> How to complete this task
Beneath this instruction is a block of data; output from it exactly the lines that run from the one containing "total: 0.00123 / 0.00331 / 0.00208" through the one containing "i_stepCtrl/step 3, i_datapath/abl", inclusive.

> Dataset
○ ○ ○ ○

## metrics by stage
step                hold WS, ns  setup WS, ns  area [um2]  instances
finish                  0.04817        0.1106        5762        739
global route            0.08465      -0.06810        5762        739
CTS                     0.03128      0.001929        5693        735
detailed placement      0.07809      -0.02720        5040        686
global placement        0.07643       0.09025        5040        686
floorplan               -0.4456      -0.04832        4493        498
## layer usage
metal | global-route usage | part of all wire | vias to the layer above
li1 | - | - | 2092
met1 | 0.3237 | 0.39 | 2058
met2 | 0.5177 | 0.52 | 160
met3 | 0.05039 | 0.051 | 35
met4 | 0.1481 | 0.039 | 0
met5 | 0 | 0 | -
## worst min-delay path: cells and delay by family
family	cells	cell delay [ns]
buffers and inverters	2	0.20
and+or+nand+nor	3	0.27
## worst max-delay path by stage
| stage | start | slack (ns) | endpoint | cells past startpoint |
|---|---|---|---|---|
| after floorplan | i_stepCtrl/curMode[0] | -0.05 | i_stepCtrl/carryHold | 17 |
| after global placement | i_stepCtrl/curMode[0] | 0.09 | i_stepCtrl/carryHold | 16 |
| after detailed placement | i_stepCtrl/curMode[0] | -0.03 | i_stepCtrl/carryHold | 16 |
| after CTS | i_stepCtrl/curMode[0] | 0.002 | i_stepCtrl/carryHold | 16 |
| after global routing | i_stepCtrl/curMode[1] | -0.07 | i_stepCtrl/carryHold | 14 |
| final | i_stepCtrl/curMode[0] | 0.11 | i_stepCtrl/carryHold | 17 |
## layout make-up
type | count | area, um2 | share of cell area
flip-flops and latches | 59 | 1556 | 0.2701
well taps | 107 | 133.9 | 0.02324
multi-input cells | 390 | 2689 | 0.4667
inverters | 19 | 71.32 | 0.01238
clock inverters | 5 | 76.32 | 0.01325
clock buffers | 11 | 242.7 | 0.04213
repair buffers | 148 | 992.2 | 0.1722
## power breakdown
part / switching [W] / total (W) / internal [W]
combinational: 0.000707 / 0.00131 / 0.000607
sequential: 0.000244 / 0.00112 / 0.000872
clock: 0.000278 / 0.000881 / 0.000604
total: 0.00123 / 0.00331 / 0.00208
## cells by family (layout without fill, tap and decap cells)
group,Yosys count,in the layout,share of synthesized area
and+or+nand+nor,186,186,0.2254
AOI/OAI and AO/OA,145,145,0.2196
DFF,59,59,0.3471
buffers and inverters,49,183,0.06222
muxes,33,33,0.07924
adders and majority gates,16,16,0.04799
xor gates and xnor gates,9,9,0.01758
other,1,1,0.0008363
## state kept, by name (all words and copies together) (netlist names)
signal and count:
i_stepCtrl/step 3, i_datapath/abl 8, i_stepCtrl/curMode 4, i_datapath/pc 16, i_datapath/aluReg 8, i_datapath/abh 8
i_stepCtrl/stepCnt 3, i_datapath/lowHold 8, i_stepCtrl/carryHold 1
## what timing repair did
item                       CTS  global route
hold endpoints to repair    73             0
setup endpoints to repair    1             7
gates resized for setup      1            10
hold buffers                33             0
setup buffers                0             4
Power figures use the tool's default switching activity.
$ cat src/alloc_free_list.sv
`timescale 1ns/1ps

module alloc_free_list #(
    parameter int PTR_WID = 8
) (
    input  logic               clk,
    input  logic               reset,
    output logic               init_done,
    // Allocation side
    output logic               alloc_valid,
    output logic [PTR_WID-1:0] alloc_ptr,
    input  logic               alloc_ready,
    // Recycle side
    input  logic               recycle_valid,
    input  logic [PTR_WID-1:0] recycle_ptr,
    output logic               recycle_ready
);

    localparam int DEPTH = 2**PTR_WID;

    typedef enum logic {
        INIT,
        READY
    } state_t;

    state_t state;

    // Pointer storage, one slot per pointer so pushes never overflow
    logic [PTR_WID-1:0] mem [DEPTH];
    logic [PTR_WID-1:0] wr_idx;
    logic [PTR_WID-1:0] rd_idx;
    // Entries in mem, head register not included
    logic [PTR_WID:0]   count;

    logic               push;
    logic [PTR_WID-1:0] push_ptr;
    logic               load_head;

    // Recycles are only taken once the fill sequence is over
    assign recycle_ready = init_done;

    // Fill counter during INIT, returned pointers afterwards
    assign push     = (state == INIT) || (recycle_valid && recycle_ready);
    assign push_ptr = (state == INIT) ? wr_idx : recycle_ptr;

    // Refill head register when empty or being popped
    assign load_head = (state == READY) && (count != '0) && (!alloc_valid || alloc_ready);

    // ========================================================================
    // Storage and head register
    // ========================================================================

    always_ff @(posedge clk) begin
        if (push) begin
            mem[wr_idx] <= push_ptr;
        end
        // Registered head keeps alloc_ptr steady while valid
        if (load_head) begin
            alloc_ptr <= mem[rd_idx];
        end
    end

    // ========================================================================
    // Control
    // ========================================================================

    always_ff @(posedge clk) begin
        if (reset) begin
            state       <= INIT;
            init_done   <= 1'b0;
            wr_idx      <= '0;
            rd_idx      <= '0;
            count       <= '0;
            alloc_valid <= 1'b0;
        end else begin
            // Last fill write, indices wrap back to 0
            if (state == INIT && (&wr_idx)) begin
                state     <= READY;
                init_done <= 1'b1;
            end

            if (push) begin
                wr_idx <= wr_idx + 1'b1;
            end
            if (load_head) begin
                rd_idx <= rd_idx + 1'b1;
            end
            count <= count + (PTR_WID+1)'(push) - (PTR_WID+1)'(load_head);

            // Head valid follows refill, drops on pop with nothing behind it
            if (load_head) begin
                alloc_valid <= 1'b1;
            end else if (alloc_ready) begin
                alloc_valid <= 1'b0;
            end
        end
    end

endmodule

$ cat config.mk
export PLATFORM = sky130hd
export DESIGN_NAME = alloc_free_list
export DESIGN_NICKNAME = d
export VERILOG_FILES = /design/src/alloc_free_list.sv
export SDC_FILE = /design/constraint.sdc
export NUM_CORES = 2
export LEC_CHECK = 0
export CAP_MARGIN = 30
export CORE_MARGIN = 1
export CORE_UTILIZATION = 30
export DETAILED_ROUTE_END_ITERATION = 10
export DONT_BUFFER_PORTS = 1
export SYNTH_ARGS = -nofsm -noshare
export SYNTH_HDL_FRONTEND = slang
export SYNTH_SLANG_ARGS = --single-unit
$ cat constraint.sdc
create_clock -name clk -period 14.7 [get_ports clk]
set_input_delay 2.205 -clock clk [delete_from_list [all_inputs] [get_ports clk]]
set_output_delay 2.205 -clock clk [all_outputs]
set_load 0.005 [all_outputs]
==> metrics.md <==
| Metric | Value |
|---|---|
| # hold bufs at CTS | 0 |
| Root Driver | clkbuf_16 |
| Die X | 523 µm |
| Syn avg cell area | 20.6 µm² |
| HPWL after detailed placement | 127000 µm |
| Routed Antenna Nets | 0 |
| Setup Fix Bufs, Post-CTS | 0 |
| Worst r2r path cells | 11 |
| Post-DP Area | 85700 µm² |
| Highest ir drop seen on vdd | 0.117 mV |
| Leakage power | 27.6 nW |
| Crit path arrival time | 6.32 ns |
| CP Class | reg -> reg |
| R2R Setup Slk | 8.97 ns |
| Syn_nets | 3994 |
| Top post-synthesis cells by area | edfxtp_1 (76%), mux4_2 (13%), mux2i_1 (2.9%) |
| Combinational share of power | 0.018 |
| Synth top area share | 0.757 |
| Total CTS buffers | 207 |
| Clock sink count | 2083 |
| Worst-Skew Late Latency | 0.84 ns |
| Startpoint Class | flip-flop |
| Final period util | 0.390 |
| Yosys warnings | 0 |
| Via count | 40707 |
| Most numerous cell in the Yosys netlist | edfxtp_1 |
| RSZ-0062 raised after global routing | no |
| #FFs+latches synth | 2083 |
| Sw Pwr | 2.41 mW |
| Global route overflow | 0 |
| Tightest Pin Transition | 1.05 ns |
| Finished Layout Cells | 7796 |
| Area growth, synth to finish | 13.6% |
| Port Buf Inserts | 0 |
| Final Max Slew Viols | 0 |
| Nets@finish | 4080 |
| Type of the tightest min-delay check | reg -> reg |
| Setup crit end kind | flip-flop |
| Most instantiated cells after synthesis | edfxtp_1 (2056), mux4_2 (459), nor2_1 (322), mux2i_1 (238), nand2_1 (102) |
| DR DRC count | 0 |
| Worst Clk Skew | 0.0260 ns |
| Layout cell share with drive strength beyond 1 | 0.212 |
| Hold Vio Cnt, Final | 0 |
| TNS Setup | 0 ns |
| Clock network power share | 0.436 |
| Post-Route WL | 216000 µm |
| Core area | 271000 µm² |
| DR pass1 iterations | 5 |
| H-tree depth | 4 |
| Maximum fanout along the worst path | 42 |
| Clock buffer depth | 3 |
| Gr usage total | 0.156 |
| Yosys top cell by area | edfxtp_1 |
| Hold Path Cell Cnt | 2 |
| First-pass GRT wire length | 306000 µm |
| GPL Wtd Cong | 0.821 |
| Library cells used by synthesis | 60 |
| DP Cell Count | 7395 |
| Antenna violations before repair | 11 |
| Die ar. | 274000 µm² |
| Clock transition at path regs | 0.06 ns |
| Worst hold endpoint | wr_idx[1] |
| Post-Syn Area | 81500 µm² |
| Final worst slack | 8.97 ns |
| Number of flops mapped to enable cells by yosys | 2056 |
| Max Cap Viol | 0 |
| Cell count after synthesis | 3964 |
| Seq/Total Area, Yosys | 0.764 |
| Cts repair resizes | 0 |
| PD cells | 129 nW/µm² |
| WP data required | 15.29 ns |
| Final setup vio count | 0 |
| Vias in the first global route | 40272 |
| Run status | complete, no violations |
| Hold path start | wr_idx[1] |
| Min cycle time layout | 5.73 ns |
| Top_reg_cell synth | edfxtp_1 |
| Ports | 23 |
| Crit Reg-Reg Startpoint | rd_idx[0] |
| Max_slew headroom | 0.291 |
| Initial DRC Count | 5349 |
| Switching share of power | 0.202 |
| CTS tree | built |
| PnR Total Power | 11.9 mW |
| Die H | 523 µm |
| Starting Density | 0.301 |
| Design area | 92600 µm² |
| Share of power burned in registers | 0.546 |
| Ys async rst share | 0 |
| Row count | 191 |
| Vias per inst | 5.22 |
| Internal power | 9.52 mW |
| Largest net degree at the start of global routing | 166 |
| Worst reg2reg endpoint | alloc_ptr[1] |
| Average wire per standard cell | 27.7 µm |
| F_max | 0.175 GHz |
| Pre-CTS setup slack | 9.10 ns |
==> per-layer routing <==
layer	GRT usage	share of wire	vias up
met4	0.0520	0.033	4
met3	0.0301	0.090	364
met2	0.242	0.46	1926
li1	-	-	16528
met1	0.219	0.41	21885
met5	0	0.00012	-
==> cells in the final DEF, fill, tap and decap left out, types with 19 or more instances in the layout <==
master | Yosys | routed
edfxtp_1 | 2056 | 2056
mux4_2 | 459 | 459
nor2_1 | 322 | 319
mux2i_1 | 238 | 238
clkbuf_16 | 0 | 211
nand2_1 | 102 | 102
buf_4 | 21 | 93
a21oi_1 | 85 | 85
o21ai_0 | 59 | 57
clkinv_1 | 0 | 51
clkbuf_1 | 100 | 50
a221oi_1 | 39 | 39
nand3_1 | 34 | 34
clkinv_2 | 0 | 33
o221ai_1 | 26 | 26
o22ai_1 | 24 | 24
a22oi_1 | 21 | 21
dfxtp_1 | 27 | 20
inv_1 | 19 | 19
==> cells by family (layout without fill, tap and decap cells) <==
logic type,after synthesis,after routing,share of synthesized area
xor gates and xnor gates,18,18,0.00193
buffers and inverters,263,524,0.0179
and+or+nand+nor,522,522,0.0264
other,0,1,0
AOI/OAI and AO/OA,347,347,0.0287
DFF,2083,2083,0.764
muxes,713,713,0.158
adders and majority gates,18,18,0.00285
==> power groups by stage <==
| stage | Sequential (mW) | Clock, mW | Combinational (mW) |
|---|---|---|---|
| 3_3_place_gp | 6.64 | 0 | 0.207 |
| 3_5_place_dp | 6.64 | 0 | 0.211 |
| 2_1_floorplan | 6.67 | 0 | 0.123 |
| 5_1_grt | 6.51 | 5.48 | 0.233 |
| 6_report | 6.51 | 5.20 | 0.215 |
| 4_1_cts | 6.51 | 5.27 | 0.212 |
==> how the worst max path moves through the flow <==
| stage | from | endpoint | slack [ns] |
|---|---|---|---|
| after floorplan | state | mem[0][0] | 1.98 |
| after global placement | alloc_ready | count[8] | 8.95 |
| after detailed placement | rd_idx[0] | alloc_ptr[1] | 9.10 |
| after CTS | rd_idx[0] | alloc_ptr[1] | 9.04 |
| after global routing | rd_idx[0] | alloc_ptr[0] | 8.73 |
| final | rd_idx[0] | alloc_ptr[1] | 8.97 |
==> through the flow <==
stage,hold WS [ns],util
2_1_floorplan,0.477,-
3_3_place_gp,0.489,0.316
3_5_place_dp,0.496,0.317
4_1_cts,0.504,0.341
5_1_grt,0.530,0.342
6_report,0.512,0.342
==> state kept, by name (all words and copies together) (netlist names) <==
register	count
mem	2048
count	9
alloc_ptr	8
rd_idx	8
wr_idx	8
alloc_valid	1
state	1
==> worst max-delay path, stage by stage (launching register included) <==
cell and delay [ns]:
dfxtp_4 0.91, buf_4 0.62, buf_4 0.53, inv_2 0.33, nand2_1 0.67, o22ai_1 0.24
a2111oi_0 0.56, buf_4 0.24, nor3_1 0.10, nor4_1 0.65, nor3_1 0.25, a31o_1 0.26
==> layout make-up <==
type / count / area, µm²
Sequential cell: 2083 / 62300
Fill cell: 25108 / 178000
Timing Repair Buffer: 118 / 1240
Clock inverter: 122 / 1140
Multi-Input combinational cell: 1618 / 17900
Inverter: 22 / 85.1
Antenna cell: 1 / 2.50
Clock buffer: 262 / 5480
Tap cell: 3570 / 4470
Note: power is estimated with default switching activity, not from simulation.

○ ○ ○ ○

> Completed exercise
total: 0.00123 / 0.00331 / 0.00208
## cells by family (layout without fill, tap and decap cells)
group,Yosys count,in the layout,share of synthesized area
and+or+nand+nor,186,186,0.2254
AOI/OAI and AO/OA,145,145,0.2196
DFF,59,59,0.3471
buffers and inverters,49,183,0.06222
muxes,33,33,0.07924
adders and majority gates,16,16,0.04799
xor gates and xnor gates,9,9,0.01758
other,1,1,0.0008363
## state kept, by name (all words and copies together) (netlist names)
signal and count:
i_stepCtrl/step 3, i_datapath/abl 8, i_stepCtrl/curMode 4, i_datapath/pc 16, i_datapath/aluReg 8, i_datapath/abh 8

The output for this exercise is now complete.